▶ [About this exercise] Starting with the first line of the records, write out each line exactly until you have included the line containing "Pins over their".

##### Data for processing #####

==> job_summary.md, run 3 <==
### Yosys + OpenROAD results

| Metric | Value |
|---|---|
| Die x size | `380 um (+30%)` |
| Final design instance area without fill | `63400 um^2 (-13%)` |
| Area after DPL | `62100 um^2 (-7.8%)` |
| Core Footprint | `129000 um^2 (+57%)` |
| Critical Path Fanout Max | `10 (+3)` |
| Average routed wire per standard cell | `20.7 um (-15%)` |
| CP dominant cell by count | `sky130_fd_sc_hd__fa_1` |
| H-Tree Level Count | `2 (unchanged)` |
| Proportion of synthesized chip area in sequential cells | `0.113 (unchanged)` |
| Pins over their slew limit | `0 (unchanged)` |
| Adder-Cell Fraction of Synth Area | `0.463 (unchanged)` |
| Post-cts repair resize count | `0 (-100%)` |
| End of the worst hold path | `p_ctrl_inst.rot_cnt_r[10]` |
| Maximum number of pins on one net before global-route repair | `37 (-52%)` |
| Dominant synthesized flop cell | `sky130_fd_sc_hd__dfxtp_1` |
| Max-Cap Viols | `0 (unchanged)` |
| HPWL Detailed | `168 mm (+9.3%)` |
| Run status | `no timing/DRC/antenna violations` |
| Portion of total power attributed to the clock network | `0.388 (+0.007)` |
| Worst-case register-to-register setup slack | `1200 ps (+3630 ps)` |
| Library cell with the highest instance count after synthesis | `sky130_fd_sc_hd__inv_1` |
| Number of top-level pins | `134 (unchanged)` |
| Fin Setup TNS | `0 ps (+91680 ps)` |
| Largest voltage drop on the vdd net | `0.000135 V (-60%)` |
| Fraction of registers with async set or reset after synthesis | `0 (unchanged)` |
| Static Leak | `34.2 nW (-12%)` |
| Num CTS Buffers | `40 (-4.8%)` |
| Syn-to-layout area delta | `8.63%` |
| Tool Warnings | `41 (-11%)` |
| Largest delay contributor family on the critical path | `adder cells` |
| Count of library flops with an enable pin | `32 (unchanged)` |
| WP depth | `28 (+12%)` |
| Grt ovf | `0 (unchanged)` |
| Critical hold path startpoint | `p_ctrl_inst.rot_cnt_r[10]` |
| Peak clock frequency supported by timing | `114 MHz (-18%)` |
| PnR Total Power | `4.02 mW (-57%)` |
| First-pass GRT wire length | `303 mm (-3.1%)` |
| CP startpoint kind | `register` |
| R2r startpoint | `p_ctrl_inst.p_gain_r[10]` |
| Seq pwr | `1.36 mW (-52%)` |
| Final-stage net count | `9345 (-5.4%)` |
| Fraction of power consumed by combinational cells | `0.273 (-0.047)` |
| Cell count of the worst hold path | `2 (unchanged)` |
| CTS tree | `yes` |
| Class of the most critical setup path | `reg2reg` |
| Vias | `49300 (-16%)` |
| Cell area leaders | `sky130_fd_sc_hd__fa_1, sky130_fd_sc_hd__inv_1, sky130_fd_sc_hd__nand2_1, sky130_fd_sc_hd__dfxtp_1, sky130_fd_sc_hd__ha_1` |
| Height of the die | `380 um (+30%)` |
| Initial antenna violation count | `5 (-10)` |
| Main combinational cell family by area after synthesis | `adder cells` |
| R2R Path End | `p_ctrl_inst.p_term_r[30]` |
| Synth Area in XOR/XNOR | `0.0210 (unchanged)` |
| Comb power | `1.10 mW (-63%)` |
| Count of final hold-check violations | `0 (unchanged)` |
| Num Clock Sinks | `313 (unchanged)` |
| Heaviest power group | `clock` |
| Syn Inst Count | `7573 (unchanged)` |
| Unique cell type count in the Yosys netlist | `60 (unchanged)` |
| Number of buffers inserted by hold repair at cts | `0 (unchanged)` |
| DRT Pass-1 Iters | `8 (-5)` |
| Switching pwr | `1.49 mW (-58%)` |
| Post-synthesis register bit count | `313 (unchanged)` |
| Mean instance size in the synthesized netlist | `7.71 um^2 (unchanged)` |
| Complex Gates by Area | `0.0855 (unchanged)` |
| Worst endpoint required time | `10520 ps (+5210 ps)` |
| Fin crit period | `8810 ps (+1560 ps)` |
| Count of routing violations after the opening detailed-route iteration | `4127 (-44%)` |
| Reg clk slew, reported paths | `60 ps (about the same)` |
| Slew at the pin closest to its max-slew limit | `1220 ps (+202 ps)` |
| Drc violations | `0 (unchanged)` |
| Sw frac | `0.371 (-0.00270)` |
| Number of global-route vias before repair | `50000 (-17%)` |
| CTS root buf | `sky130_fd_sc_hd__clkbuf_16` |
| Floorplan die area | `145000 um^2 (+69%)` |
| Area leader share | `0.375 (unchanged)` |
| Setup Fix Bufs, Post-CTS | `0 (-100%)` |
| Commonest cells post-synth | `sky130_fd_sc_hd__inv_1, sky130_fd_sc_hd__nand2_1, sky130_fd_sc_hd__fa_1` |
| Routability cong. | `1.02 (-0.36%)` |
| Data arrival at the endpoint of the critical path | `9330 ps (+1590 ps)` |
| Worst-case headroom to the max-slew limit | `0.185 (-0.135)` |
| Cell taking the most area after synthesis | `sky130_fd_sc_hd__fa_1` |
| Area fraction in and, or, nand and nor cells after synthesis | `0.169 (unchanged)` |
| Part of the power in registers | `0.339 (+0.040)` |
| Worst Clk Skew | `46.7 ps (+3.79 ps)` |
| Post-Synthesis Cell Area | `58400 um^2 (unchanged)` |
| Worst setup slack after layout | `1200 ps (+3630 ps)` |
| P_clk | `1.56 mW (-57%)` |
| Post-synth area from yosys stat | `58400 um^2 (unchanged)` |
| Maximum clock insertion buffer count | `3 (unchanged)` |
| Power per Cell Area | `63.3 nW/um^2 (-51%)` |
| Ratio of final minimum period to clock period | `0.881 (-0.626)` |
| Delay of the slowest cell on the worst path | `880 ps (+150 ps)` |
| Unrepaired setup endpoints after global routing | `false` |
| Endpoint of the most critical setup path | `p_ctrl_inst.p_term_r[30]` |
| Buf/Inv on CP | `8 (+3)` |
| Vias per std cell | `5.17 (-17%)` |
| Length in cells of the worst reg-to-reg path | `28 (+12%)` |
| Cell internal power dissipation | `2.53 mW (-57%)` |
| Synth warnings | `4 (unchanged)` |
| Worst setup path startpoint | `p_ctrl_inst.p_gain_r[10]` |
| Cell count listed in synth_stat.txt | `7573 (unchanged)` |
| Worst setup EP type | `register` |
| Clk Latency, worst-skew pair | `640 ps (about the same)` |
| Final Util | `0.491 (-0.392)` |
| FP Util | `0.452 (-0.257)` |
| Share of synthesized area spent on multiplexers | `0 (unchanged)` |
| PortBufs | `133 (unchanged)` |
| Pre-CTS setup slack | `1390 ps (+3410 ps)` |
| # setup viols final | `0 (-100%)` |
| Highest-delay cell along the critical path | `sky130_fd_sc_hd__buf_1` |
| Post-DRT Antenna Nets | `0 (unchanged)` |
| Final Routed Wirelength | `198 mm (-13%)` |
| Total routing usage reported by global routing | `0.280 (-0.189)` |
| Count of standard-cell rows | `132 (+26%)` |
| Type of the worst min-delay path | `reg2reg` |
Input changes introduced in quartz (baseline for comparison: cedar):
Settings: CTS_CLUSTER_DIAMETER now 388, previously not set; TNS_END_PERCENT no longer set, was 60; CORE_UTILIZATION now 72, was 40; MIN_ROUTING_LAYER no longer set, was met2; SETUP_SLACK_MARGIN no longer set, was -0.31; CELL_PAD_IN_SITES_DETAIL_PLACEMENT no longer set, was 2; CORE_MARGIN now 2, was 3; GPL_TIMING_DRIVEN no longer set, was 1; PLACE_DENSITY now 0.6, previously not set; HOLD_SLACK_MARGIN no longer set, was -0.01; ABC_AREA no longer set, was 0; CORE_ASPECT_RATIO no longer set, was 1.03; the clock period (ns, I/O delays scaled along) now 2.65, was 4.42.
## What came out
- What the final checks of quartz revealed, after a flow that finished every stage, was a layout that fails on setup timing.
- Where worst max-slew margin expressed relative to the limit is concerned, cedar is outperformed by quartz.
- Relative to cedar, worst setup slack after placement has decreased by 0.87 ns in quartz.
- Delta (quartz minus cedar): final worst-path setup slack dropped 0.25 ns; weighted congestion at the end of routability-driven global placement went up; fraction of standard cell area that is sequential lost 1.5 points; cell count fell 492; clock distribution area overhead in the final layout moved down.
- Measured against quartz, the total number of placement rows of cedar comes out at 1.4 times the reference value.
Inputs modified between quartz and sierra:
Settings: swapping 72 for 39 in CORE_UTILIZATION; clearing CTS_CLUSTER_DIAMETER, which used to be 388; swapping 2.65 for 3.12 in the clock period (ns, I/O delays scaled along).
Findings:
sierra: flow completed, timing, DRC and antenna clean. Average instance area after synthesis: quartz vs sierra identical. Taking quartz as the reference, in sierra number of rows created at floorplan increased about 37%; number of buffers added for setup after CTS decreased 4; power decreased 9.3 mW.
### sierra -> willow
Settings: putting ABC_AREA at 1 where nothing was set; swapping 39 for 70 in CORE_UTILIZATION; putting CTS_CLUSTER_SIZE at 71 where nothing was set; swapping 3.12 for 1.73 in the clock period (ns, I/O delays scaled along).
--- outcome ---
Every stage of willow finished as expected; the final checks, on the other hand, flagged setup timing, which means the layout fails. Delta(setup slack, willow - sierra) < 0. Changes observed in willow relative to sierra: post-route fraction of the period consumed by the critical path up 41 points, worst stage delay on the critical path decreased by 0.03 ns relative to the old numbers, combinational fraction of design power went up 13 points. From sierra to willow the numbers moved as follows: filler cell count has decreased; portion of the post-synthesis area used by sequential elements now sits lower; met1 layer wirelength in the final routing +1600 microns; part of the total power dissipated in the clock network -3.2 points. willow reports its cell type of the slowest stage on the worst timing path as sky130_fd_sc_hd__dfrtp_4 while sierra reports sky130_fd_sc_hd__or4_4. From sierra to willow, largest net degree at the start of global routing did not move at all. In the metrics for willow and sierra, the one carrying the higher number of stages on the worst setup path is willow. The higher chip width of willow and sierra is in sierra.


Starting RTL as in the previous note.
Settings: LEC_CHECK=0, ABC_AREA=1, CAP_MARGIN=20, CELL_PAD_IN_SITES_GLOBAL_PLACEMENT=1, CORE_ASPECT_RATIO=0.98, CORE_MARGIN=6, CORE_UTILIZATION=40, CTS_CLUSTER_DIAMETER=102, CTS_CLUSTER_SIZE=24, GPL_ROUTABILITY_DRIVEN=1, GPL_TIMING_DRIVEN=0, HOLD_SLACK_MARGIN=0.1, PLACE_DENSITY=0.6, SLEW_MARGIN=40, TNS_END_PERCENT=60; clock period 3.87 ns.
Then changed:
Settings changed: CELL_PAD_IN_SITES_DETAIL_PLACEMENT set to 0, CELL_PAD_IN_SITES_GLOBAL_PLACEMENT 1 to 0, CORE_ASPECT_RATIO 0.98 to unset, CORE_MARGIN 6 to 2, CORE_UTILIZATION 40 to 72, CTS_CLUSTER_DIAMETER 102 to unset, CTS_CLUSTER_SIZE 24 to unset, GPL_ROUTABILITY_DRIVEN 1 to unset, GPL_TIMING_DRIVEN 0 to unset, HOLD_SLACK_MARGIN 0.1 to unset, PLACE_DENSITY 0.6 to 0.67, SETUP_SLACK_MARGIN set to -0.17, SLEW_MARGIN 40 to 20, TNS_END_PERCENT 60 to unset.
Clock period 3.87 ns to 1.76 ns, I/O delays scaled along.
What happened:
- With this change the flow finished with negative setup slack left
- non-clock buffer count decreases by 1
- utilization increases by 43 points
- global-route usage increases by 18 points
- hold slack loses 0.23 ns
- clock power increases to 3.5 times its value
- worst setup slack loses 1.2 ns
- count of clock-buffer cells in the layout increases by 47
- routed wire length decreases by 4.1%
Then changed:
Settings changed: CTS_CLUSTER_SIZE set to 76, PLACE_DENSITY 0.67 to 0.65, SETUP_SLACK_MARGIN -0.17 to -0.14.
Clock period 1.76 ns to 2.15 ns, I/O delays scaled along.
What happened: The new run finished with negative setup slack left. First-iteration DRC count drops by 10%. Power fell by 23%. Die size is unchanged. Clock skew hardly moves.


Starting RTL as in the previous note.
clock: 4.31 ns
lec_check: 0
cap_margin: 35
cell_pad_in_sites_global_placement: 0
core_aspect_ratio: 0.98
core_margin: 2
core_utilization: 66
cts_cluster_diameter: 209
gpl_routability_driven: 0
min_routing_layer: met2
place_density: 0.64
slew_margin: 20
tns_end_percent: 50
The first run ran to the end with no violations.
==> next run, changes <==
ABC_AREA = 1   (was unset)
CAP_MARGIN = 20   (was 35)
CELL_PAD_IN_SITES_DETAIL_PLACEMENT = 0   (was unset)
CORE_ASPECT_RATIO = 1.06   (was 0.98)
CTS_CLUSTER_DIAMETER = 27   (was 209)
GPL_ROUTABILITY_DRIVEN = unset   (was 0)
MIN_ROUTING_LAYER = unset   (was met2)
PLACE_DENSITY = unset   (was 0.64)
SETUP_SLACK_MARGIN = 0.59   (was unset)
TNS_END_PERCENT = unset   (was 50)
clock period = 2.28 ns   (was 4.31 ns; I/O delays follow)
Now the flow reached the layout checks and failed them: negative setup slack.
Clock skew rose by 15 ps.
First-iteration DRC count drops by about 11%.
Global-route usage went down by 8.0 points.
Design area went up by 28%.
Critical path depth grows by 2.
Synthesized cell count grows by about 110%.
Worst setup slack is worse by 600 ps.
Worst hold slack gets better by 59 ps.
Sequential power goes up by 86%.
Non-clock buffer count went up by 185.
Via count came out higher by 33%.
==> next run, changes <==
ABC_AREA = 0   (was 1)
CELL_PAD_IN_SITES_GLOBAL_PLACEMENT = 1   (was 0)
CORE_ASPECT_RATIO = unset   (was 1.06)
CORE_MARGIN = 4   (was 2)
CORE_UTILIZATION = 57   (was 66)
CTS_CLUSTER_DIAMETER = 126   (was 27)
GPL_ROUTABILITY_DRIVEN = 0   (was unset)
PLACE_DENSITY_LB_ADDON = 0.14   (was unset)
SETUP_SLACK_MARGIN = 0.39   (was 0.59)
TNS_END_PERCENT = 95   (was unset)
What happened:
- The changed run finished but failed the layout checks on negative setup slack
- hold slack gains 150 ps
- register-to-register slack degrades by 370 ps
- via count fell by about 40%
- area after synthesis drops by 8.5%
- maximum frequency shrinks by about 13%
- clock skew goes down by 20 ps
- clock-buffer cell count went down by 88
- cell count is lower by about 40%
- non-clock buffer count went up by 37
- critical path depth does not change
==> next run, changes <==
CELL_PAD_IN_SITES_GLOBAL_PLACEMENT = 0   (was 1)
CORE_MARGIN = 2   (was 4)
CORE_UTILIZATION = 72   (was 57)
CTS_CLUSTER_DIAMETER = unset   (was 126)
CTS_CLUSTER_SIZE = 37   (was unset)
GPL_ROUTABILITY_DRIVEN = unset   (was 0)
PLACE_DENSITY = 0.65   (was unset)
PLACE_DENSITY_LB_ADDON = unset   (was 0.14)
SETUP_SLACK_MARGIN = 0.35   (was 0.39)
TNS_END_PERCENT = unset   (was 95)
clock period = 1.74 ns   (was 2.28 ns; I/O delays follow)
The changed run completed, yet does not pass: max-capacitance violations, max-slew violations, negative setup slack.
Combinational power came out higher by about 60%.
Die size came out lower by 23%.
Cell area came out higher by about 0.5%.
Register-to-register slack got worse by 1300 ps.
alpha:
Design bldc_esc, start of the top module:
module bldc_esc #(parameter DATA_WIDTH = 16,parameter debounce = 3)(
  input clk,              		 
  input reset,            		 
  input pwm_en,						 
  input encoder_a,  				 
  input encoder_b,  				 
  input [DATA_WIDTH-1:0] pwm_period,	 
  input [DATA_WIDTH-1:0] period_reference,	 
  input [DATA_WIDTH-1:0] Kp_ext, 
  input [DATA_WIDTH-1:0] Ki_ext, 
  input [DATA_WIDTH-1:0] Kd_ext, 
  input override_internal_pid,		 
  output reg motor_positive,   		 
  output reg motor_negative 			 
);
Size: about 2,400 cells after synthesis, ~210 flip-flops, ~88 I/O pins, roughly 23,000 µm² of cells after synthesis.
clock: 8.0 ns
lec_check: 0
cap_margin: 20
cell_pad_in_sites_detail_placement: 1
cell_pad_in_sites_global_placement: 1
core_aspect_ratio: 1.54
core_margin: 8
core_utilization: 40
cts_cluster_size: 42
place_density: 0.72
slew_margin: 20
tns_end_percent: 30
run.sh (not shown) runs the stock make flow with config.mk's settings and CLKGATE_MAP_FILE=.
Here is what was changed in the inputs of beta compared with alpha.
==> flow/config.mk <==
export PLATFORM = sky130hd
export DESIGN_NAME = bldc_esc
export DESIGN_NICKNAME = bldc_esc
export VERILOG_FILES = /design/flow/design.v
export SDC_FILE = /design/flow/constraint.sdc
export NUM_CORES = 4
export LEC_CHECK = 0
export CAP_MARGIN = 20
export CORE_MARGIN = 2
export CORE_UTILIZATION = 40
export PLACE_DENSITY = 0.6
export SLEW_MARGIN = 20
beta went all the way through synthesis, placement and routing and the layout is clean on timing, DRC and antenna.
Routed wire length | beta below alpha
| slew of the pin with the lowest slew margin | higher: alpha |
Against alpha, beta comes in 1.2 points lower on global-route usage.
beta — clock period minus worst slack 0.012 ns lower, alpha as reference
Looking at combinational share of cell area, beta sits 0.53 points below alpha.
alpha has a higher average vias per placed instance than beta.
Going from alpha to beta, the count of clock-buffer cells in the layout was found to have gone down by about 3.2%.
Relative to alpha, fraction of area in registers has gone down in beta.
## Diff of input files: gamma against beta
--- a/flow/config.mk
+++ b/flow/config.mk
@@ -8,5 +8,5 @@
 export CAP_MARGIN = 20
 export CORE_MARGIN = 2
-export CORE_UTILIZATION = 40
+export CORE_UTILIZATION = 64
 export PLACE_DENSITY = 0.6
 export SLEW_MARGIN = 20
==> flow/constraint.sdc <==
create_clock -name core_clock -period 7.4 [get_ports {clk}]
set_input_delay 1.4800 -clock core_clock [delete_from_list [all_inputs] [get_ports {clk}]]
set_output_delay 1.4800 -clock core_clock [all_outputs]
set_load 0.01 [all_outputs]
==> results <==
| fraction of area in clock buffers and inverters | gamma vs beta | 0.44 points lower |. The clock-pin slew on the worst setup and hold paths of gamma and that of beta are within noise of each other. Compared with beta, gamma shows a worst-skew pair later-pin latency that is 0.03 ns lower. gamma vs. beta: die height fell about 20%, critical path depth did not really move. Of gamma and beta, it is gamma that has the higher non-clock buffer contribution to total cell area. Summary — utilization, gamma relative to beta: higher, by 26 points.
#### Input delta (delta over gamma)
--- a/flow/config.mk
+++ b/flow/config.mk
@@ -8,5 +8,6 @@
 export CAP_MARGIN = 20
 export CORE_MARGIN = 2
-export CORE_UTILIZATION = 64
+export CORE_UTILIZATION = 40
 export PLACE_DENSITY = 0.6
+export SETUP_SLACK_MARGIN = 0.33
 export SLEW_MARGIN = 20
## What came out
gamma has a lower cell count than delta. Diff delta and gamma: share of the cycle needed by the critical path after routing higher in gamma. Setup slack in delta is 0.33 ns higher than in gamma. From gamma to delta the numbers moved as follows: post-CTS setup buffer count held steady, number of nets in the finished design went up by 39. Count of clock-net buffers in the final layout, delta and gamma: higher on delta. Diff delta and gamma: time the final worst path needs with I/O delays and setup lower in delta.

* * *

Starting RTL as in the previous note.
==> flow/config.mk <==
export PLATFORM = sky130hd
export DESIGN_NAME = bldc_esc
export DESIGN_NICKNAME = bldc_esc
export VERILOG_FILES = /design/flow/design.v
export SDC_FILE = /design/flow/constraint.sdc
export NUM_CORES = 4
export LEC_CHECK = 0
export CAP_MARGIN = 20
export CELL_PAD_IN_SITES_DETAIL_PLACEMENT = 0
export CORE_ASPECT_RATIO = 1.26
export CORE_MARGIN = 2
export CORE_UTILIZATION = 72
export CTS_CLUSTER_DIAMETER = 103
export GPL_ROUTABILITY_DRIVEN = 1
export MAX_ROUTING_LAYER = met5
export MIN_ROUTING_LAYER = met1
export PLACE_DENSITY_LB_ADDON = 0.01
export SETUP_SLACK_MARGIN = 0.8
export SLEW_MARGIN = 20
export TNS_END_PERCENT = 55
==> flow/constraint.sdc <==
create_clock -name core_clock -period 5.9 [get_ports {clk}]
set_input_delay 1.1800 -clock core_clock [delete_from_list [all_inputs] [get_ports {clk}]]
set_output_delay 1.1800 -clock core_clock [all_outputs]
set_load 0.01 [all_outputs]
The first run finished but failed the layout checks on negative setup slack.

#####

▶ [Answer box]
==> job_summary.md, run 3 <==
### Yosys + OpenROAD results

| Metric | Value |
|---|---|
| Die x size | `380 um (+30%)` |
| Final design instance area without fill | `63400 um^2 (-13%)` |
| Area after DPL | `62100 um^2 (-7.8%)` |
| Core Footprint | `129000 um^2 (+57%)` |
| Critical Path Fanout Max | `10 (+3)` |
| Average routed wire per standard cell | `20.7 um (-15%)` |
| CP dominant cell by count | `sky130_fd_sc_hd__fa_1` |
| H-Tree Level Count | `2 (unchanged)` |
| Proportion of synthesized chip area in sequential cells | `0.113 (unchanged)` |
| Pins over their slew limit | `0 (unchanged)` |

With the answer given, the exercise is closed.